The technology will be applied to the dry gas seals of gas compressors and similar equipment, thereby reducing friction in the seals and reducing the leakage of toxic and greenhouse gases through worn seals.
“Industries are always interested in path-breaking ideas coming from national labs, but they don’t necessarily have enough funds to invest to take it to the next level,” said Argonne nanoscientist Anirudha Sumant, a lead researcher on the project. “This DOE program is an excellent vehicle to bridge this gap.”
By improving the reliability of sealing systems, there is considerable opportunity to decrease emissions associated with seal failures, reduce maintenance costs and improve productivity.
“This collaboration will propel gas-sealing technology to a new platform,” said Ali Erdemir, an Argonne Distinguished Fellow and a lead researcher on the project.
“This is an important initiative by DOE to raise the Technology Readiness Level of the science that has been developed at the national laboratories,” added Mostafa Beik, a business development executive at Argonne who helps manage the collaboration with John Crane, Inc.
UNCD-Based Electron Field Emission Source for Accelerator Applications ($150,000; in partnership with Euclid TechLabs, Gaithersburg, Md.)

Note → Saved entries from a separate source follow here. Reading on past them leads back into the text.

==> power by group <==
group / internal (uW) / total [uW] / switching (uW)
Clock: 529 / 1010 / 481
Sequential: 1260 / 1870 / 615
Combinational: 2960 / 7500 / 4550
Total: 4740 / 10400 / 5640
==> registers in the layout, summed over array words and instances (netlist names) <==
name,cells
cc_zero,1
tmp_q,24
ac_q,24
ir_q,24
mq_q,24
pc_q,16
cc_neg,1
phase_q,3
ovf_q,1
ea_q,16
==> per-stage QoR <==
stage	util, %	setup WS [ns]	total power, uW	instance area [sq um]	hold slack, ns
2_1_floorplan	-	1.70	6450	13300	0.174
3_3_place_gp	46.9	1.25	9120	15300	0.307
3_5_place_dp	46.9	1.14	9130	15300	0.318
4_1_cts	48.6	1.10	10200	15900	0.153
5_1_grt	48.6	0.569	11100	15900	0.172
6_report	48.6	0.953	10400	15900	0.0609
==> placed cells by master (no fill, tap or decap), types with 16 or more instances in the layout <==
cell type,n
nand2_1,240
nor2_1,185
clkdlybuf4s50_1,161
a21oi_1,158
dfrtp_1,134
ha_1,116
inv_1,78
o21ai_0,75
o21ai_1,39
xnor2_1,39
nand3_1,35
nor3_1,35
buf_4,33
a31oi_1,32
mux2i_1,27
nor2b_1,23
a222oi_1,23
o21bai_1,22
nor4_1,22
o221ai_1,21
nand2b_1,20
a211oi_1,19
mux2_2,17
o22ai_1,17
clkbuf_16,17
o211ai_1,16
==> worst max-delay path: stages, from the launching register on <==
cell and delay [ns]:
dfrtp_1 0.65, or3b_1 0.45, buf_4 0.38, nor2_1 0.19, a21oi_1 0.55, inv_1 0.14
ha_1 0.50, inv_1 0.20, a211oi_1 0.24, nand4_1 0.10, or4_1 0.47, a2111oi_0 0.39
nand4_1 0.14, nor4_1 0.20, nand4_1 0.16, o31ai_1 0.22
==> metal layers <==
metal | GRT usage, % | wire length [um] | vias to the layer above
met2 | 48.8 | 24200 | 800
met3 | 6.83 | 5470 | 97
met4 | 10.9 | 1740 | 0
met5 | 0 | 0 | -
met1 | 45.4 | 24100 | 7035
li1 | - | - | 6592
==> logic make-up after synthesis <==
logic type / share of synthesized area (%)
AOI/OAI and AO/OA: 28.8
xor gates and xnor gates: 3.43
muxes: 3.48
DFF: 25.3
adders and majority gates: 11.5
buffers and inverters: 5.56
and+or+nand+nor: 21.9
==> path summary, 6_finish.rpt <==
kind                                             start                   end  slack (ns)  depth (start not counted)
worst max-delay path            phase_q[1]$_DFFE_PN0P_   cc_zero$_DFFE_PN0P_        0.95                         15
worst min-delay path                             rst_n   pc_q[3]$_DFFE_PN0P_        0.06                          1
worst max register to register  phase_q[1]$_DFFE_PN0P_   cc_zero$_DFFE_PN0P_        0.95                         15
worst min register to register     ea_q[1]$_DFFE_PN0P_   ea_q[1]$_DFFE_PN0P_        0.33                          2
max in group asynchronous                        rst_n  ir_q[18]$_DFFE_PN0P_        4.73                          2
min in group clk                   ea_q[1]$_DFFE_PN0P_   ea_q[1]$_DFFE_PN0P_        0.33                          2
[config.mk]
export PLATFORM = sky130hd
export DESIGN_NAME = mc_miss_classifier
export DESIGN_NICKNAME = d
export VERILOG_FILES = /design/src/rtl/mc_pkg.sv /design/src/rtl/mc_ref_history.sv /design/src/rtl/mc_shadow_lru.sv /design/src/rtl/mc_class_counter.sv /design/src/rtl/mc_miss_classifier.sv
export SDC_FILE = /design/constraint.sdc
export NUM_CORES = 1
export LEC_CHECK = 0
export ABC_AREA = 1
export CORE_MARGIN = 2
export CORE_UTILIZATION = 43
export CTS_CLUSTER_DIAMETER = 150
export DETAILED_ROUTE_END_ITERATION = 12
export DONT_BUFFER_PORTS = 1
export MAX_ROUTING_LAYER = met4
export PLACE_DENSITY_LB_ADDON = 0.08
export SETUP_SLACK_MARGIN = 0.05
export SYNTH_ARGS = -nofsm -noshare
export SYNTH_HDL_FRONTEND = slang
export SYNTH_SLANG_ARGS = --single-unit
[constraint.sdc]
create_clock -name clk -period 2.67 [get_ports clk]
set_clock_uncertainty 0.2 [all_clocks]
set_input_delay 0.534 -clock clk [delete_from_list [all_inputs] [get_ports clk]]
set_output_delay 0.534 -clock clk [all_outputs]
set_load 0.03 [all_outputs]
[src/rtl/bcs_pkg.sv]
package bcs_pkg;

  typedef enum logic [1:0] {
    OP_NONE = 2'b00,
    OP_RD   = 2'b01,
    OP_WR   = 2'b10,
    OP_MRS  = 2'b11
  } bcs_op_e;

  localparam int unsigned MR_W       = 12;
  localparam int unsigned SELFCLR_IX = 8;
  localparam int unsigned LOW_W      = 3;
  localparam logic [MR_W-1:0] MR_RST = 12'h021;

  // low-bit mask for a burst-length code; zero for reserved codes
  function automatic logic [LOW_W-1:0] bl_mask(input logic [2:0] code);
    logic [LOW_W-1:0] m;
    case (code)
      3'b001:  m = 3'b001;
      3'b010:  m = 3'b011;
      3'b011:  m = 3'b111;
      default: m = 3'b000;
    endcase
    return m;
  endfunction

endpackage

[src/rtl/bcs_mode_reg.sv]
module bcs_mode_reg
  import bcs_pkg::*;
#(
  parameter int unsigned BA_W = 2
) (
  input  logic            clk,
  input  logic            rst_n,
  input  logic            mrs_req,
  input  logic [BA_W-1:0] ba,
  input  logic [MR_W-1:0] wdata,
  input  logic            banks_idle,
  output logic [MR_W-1:0] mode_q,
  output logic            load_err
);

  localparam logic [MR_W-1:0] SC_MASK = MR_W'(1) << SELFCLR_IX;

  logic            hit;
  logic            load;
  logic            mode_en;
  logic [MR_W-1:0] mode_d;

  always_comb begin
    hit      = mrs_req && (ba == '0);
    load     = hit && banks_idle;
    load_err = hit && !banks_idle;
    mode_en  = load || mode_q[SELFCLR_IX];
    mode_d   = mode_q & ~SC_MASK;
    if (load) mode_d = wdata;
  end

  always_ff @(posedge clk or negedge rst_n) begin
    if (!rst_n)       mode_q <= MR_RST;
    else if (mode_en) mode_q <= mode_d;
  end


  ba_gate_chk: assert property (@(posedge clk) disable iff (!rst_n)
    (mrs_req && ba != '0) |=> ((mode_q & ~SC_MASK) == ($past(mode_q) & ~SC_MASK)));


  busy_load_chk: assert property (@(posedge clk) disable iff (!rst_n)
    (mrs_req && !banks_idle) |=> ((mode_q & ~SC_MASK) == ($past(mode_q) & ~SC_MASK)));


  self_clear_chk: assert property (@(posedge clk) disable iff (!rst_n)
    (mode_q[SELFCLR_IX] && !mrs_req) |=> !mode_q[SELFCLR_IX]);

endmodule

[src/rtl/bcs_burst_ctr.sv]
module bcs_burst_ctr
  import bcs_pkg::*;
#(
  parameter int unsigned COL_W = 10
) (
  input  logic             clk,
  input  logic             rst_n,
  input  logic             start_req,
  input  logic [COL_W-1:0] col_in,
  input  logic [2:0]       bl_code,
  input  logic             ilv,
  output logic [COL_W-1:0] col_addr,
  output logic             col_vld,
  output logic             col_last,
  output logic             start_err
);

  localparam int unsigned HI_W = COL_W - LOW_W;

  logic             act_q,   act_d;
  logic [LOW_W-1:0] n_q,     n_d;
  logic [LOW_W-1:0] start_q, start_d;
  logic [LOW_W-1:0] mask_q,  mask_d;
  logic             ilv_q,   ilv_d;
  logic [COL_W-1:0] base_q,  base_d;
  logic             ctr_en;
  logic [LOW_W-1:0] new_mask;
  logic             start_ok;
  logic [LOW_W-1:0] low;

  always_comb begin
    new_mask  = bl_mask(bl_code);
    start_ok  = start_req && (new_mask != '0);
    start_err = start_req && (new_mask == '0);
    col_vld   = act_q;
    col_last  = act_q && (n_q == mask_q);
    act_d     = act_q;
    n_d       = n_q;
    start_d   = start_q;
    mask_d    = mask_q;
    ilv_d     = ilv_q;
    base_d    = base_q;
    if (start_ok) begin
      act_d   = 1'b1;
      n_d     = '0;
      start_d = col_in[LOW_W-1:0] & new_mask;
      mask_d  = new_mask;
      ilv_d   = ilv;
      base_d  = col_in;
    end else if (col_last) begin
      act_d = 1'b0;
    end else begin
      n_d = n_q + 1'b1;
    end
    ctr_en = start_ok || act_q;
  end

  always_ff @(posedge clk or negedge rst_n) begin
    if (!rst_n) begin
      act_q   <= 1'b0;
      n_q     <= '0;
      start_q <= '0;
      mask_q  <= '0;
      ilv_q   <= 1'b0;
      base_q  <= '0;
    end else if (ctr_en) begin
      act_q   <= act_d;
      n_q     <= n_d;
      start_q <= start_d;
      mask_q  <= mask_d;
      ilv_q   <= ilv_d;
      base_q  <= base_d;
    end
  end

  always_comb begin
    if (ilv_q) low = (start_q ^ n_q) & mask_q;
    else       low = (start_q + n_q) & mask_q;
    col_addr = (base_q & ~{{HI_W{1'b0}}, mask_q}) | {{HI_W{1'b0}}, low};
  end


  last_in_burst_chk: assert property (@(posedge clk) disable iff (!rst_n)
    col_last |-> col_vld);


  burst_end_chk: assert property (@(posedge clk) disable iff (!rst_n)
    (col_last && !start_req) |=> !col_vld);


  block_hold_chk: assert property (@(posedge clk) disable iff (!rst_n)
    (col_vld && !col_last && !start_req) |=>
      (col_vld && col_addr[COL_W-1:LOW_W] == $past(col_addr[COL_W-1:LOW_W])));


  no_bad_start_chk: assert property (@(posedge clk) disable iff (!rst_n)
    (start_err && !col_vld) |=> !col_vld);

endmodule
File: src/rtl/tmr_pkg.sv
package tmr_pkg;
  typedef enum logic [1:0] {
    OP_WRITE = 2'd0,
    OP_SET   = 2'd1,
    OP_CLR   = 2'd2,
    OP_TOG   = 2'd3
  } ctl_op_e;

  localparam int SEL_W      = 4;
  localparam int BIT_RELOAD = 6;
  localparam int BIT_UPDATE = 7;
  localparam int BIT_IRQEN  = 14;
  localparam int BIT_IRQ    = 15;
  localparam int BIT_SRST   = 31;

  localparam logic [SEL_W-1:0] SEL_ALWAYS = 4'hF;
  localparam logic [SEL_W-1:0] SEL_SLOW   = 4'hB;

  localparam logic [31:0] CTL_MASK    = 32'h0000_C0CF;
  localparam logic [31:0] VERSION_VAL = 32'h0200_0000;

  localparam int CTL_BASE  = 'h20;
  localparam int CNT_BASE  = 'h30;
  localparam int FIX_BASE  = 'h40;
  localparam int CH_STRIDE = 'h40;
  localparam int VER_ADDR  = 'h120;
endpackage
`src/rtl/step_atten_pkg.sv`:
```
package step_atten_pkg;

    // Parallel latch control states
    typedef enum logic [1:0] {
        LS_PWRUP = 2'd0,   // reset in progress, power-up code being loaded
        LS_HOLD  = 2'd1,   // latch closed, code held
        LS_TRACK = 2'd2    // latch open, code follows synchronised lines
    } latch_state_e;

endpackage

```
`src/rtl/sa_sync.sv`:
```
module sa_sync #(
    parameter int WIDTH  = 7,
    parameter int STAGES = 2
) (
    input  logic             clk,
    input  logic             rst,
    input  logic [WIDTH-1:0] din,
    output logic [WIDTH-1:0] dout
);
    localparam int LAST = STAGES - 1;

    logic [WIDTH-1:0] stage_q [STAGES];

    // During reset every stage takes the raw value so no stale edge
    // appears when reset is released.
    generate
        for (genvar g = 0; g < STAGES; g++) begin : g_stage
            if (g == 0) begin : g_first
                always_ff @(posedge clk) begin
                    stage_q[g] <= din;
                end
            end else begin : g_rest
                always_ff @(posedge clk) begin
                    if (rst) begin
                        stage_q[g] <= din;
                    end else begin
                        stage_q[g] <= stage_q[g-1];
                    end
                end
            end
        end
    endgenerate

    assign dout = stage_q[LAST];

endmodule

```
`src/rtl/sa_pwrup_decode.sv`:
```
module sa_pwrup_decode #(
    parameter int CODE_W = 5
) (
    input  logic [1:0]        sel,
    output logic [CODE_W-1:0] code
);
    localparam logic [CODE_W-1:0] CODE_ZERO = '0;
    localparam logic [CODE_W-1:0] CODE_MID  = CODE_W'(1) << (CODE_W - 2);
    localparam logic [CODE_W-1:0] CODE_HIGH = CODE_W'(1) << (CODE_W - 1);
    localparam logic [CODE_W-1:0] CODE_MAX  = '1;

    always_comb begin
        unique case (sel)
            2'b00:   code = CODE_ZERO;
            2'b01:   code = CODE_MID;
            2'b10:   code = CODE_HIGH;
            default: code = CODE_MAX;
        endcase
    end

endmodule

```
`src/rtl/sa_latch_fsm.sv`:
```
module sa_latch_fsm
    import step_atten_pkg::*;
#(
    parameter int CODE_W = 5
) (
    input  logic              clk,
    input  logic              rst,
    input  logic              raw_le,
    input  logic              raw_mode,
    input  logic [CODE_W-1:0] raw_ctl,
    input  logic [CODE_W-1:0] pup_code,
    input  logic              le_s,
    input  logic [CODE_W-1:0] ctl_s,
    output logic [CODE_W-1:0] code_q,
    output latch_state_e      state_q
);
    latch_state_e state_d;
    logic         load_en;
    logic         pwr_from_lines;

    // State register
    always_ff @(posedge clk) begin
        if (rst) begin
            state_q <= LS_PWRUP;
        end else begin
            state_q <= state_d;
        end
    end

    // Next state
    always_comb begin
        state_d = state_q;
        unique case (state_q)
            LS_PWRUP: state_d = le_s ? LS_TRACK : LS_HOLD;
            LS_HOLD:  state_d = le_s ? LS_TRACK : LS_HOLD;   // open
            LS_TRACK: state_d = le_s ? LS_TRACK : LS_HOLD;   // capture
            default:  state_d = LS_HOLD;
        endcase
    end

    // Outputs of the machine
    always_comb begin
        load_en = 1'b0;
        unique case (state_d)
            LS_TRACK: load_en = 1'b1;
            LS_HOLD:  load_en = 1'b0;
            LS_PWRUP: load_en = 1'b0;
            default:  load_en = 1'b0;
        endcase
    end

    assign pwr_from_lines = raw_le | raw_mode;

    // Parallel code register
    always_ff @(posedge clk) begin
        if (rst) begin
            code_q <= pwr_from_lines ? raw_ctl : pup_code;
        end else if (load_en) begin
            code_q <= ctl_s;
        end
    end

endmodule

```
`src/rtl/sa_out_mux.sv`:
```
module sa_out_mux #(
    parameter int CODE_W = 5
) (
    input  logic              sel_ser,
    input  logic [CODE_W-1:0] par_code,
    input  logic [CODE_W-1:0] ser_code,
    output logic [CODE_W-1:0] out_code
);
    always_comb begin
        out_code = sel_ser ? ser_code : par_code;
    end

endmodule

```
`src/rtl/step_atten_ctrl.sv`:
```
module step_atten_ctrl
    import step_atten_pkg::*;
#(
    parameter int CODE_W      = 5,
    parameter int SYNC_STAGES = 2
) (
    input  logic              clk,
    input  logic              rst,
    input  logic              mode_ser,
    input  logic              latch_en,
    input  logic [CODE_W-1:0] ctl_lines,
    input  logic [1:0]        pup_sel,
    input  logic [CODE_W-1:0] ser_code,
    output logic [CODE_W-1:0] atten_code
);
    localparam int BUS_W = CODE_W + 2;

    logic [BUS_W-1:0]  raw_bus;
    logic [BUS_W-1:0]  sync_bus;
    logic              mode_sync;
    logic              le_sync;
    logic [CODE_W-1:0] ctl_sync;
    logic [CODE_W-1:0] pup_code;
    logic [CODE_W-1:0] par_code;
    latch_state_e      lat_state;

    assign raw_bus = {mode_ser, latch_en, ctl_lines};
    assign {mode_sync, le_sync, ctl_sync} = sync_bus;

    sa_sync #(.WIDTH(BUS_W), .STAGES(SYNC_STAGES)) u_sync (
        .clk  (clk),
        .rst  (rst),
        .din  (raw_bus),
        .dout (sync_bus)
    );

    sa_pwrup_decode #(.CODE_W(CODE_W)) u_pwrup (
        .sel  (pup_sel),
        .code (pup_code)
    );

    sa_latch_fsm #(.CODE_W(CODE_W)) u_fsm (
        .clk      (clk),
        .rst      (rst),
        .raw_le   (latch_en),
        .raw_mode (mode_ser),
        .raw_ctl  (ctl_lines),
        .pup_code (pup_code),
        .le_s     (le_sync),
        .ctl_s    (ctl_sync),
        .code_q   (par_code),
        .state_q  (lat_state)
    );

    sa_out_mux #(.CODE_W(CODE_W)) u_mux (
        .sel_ser  (mode_sync),
        .par_code (par_code),
        .ser_code (ser_code),
        .out_code (atten_code)
    );

endmodule

```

Many of the synchrotron facilities around the world — which operate 24/7 — have very complicated and time-consuming procedures for replacing electron sources when they fail, making a long time between failures highly desirable. It is also highly desirable that these electron sources can consume less power, work for a longer duration and withstand variation in vacuum environment without reducing performance.
In this project, Argonne and Euclid TechLabs will develop an electron source based on field emission from nitrogen-incorporated ultrananocrystalline diamond, or (N)UNCD.
“This will greatly accelerate our efforts in developing robust, energy-efficient and economically viable electron sources for electron accelerators,” Sumant said.
“A great collateral aspect of this funding and development will be the commercial availability of UNCD-based electron sources for other high-value commercial applications, including electron microscopy and space propulsion systems,” said Beik, who manages the commercialization of this technology with outside partners. “We are currently exploring with other commercial partners the use of this technology for those applications.”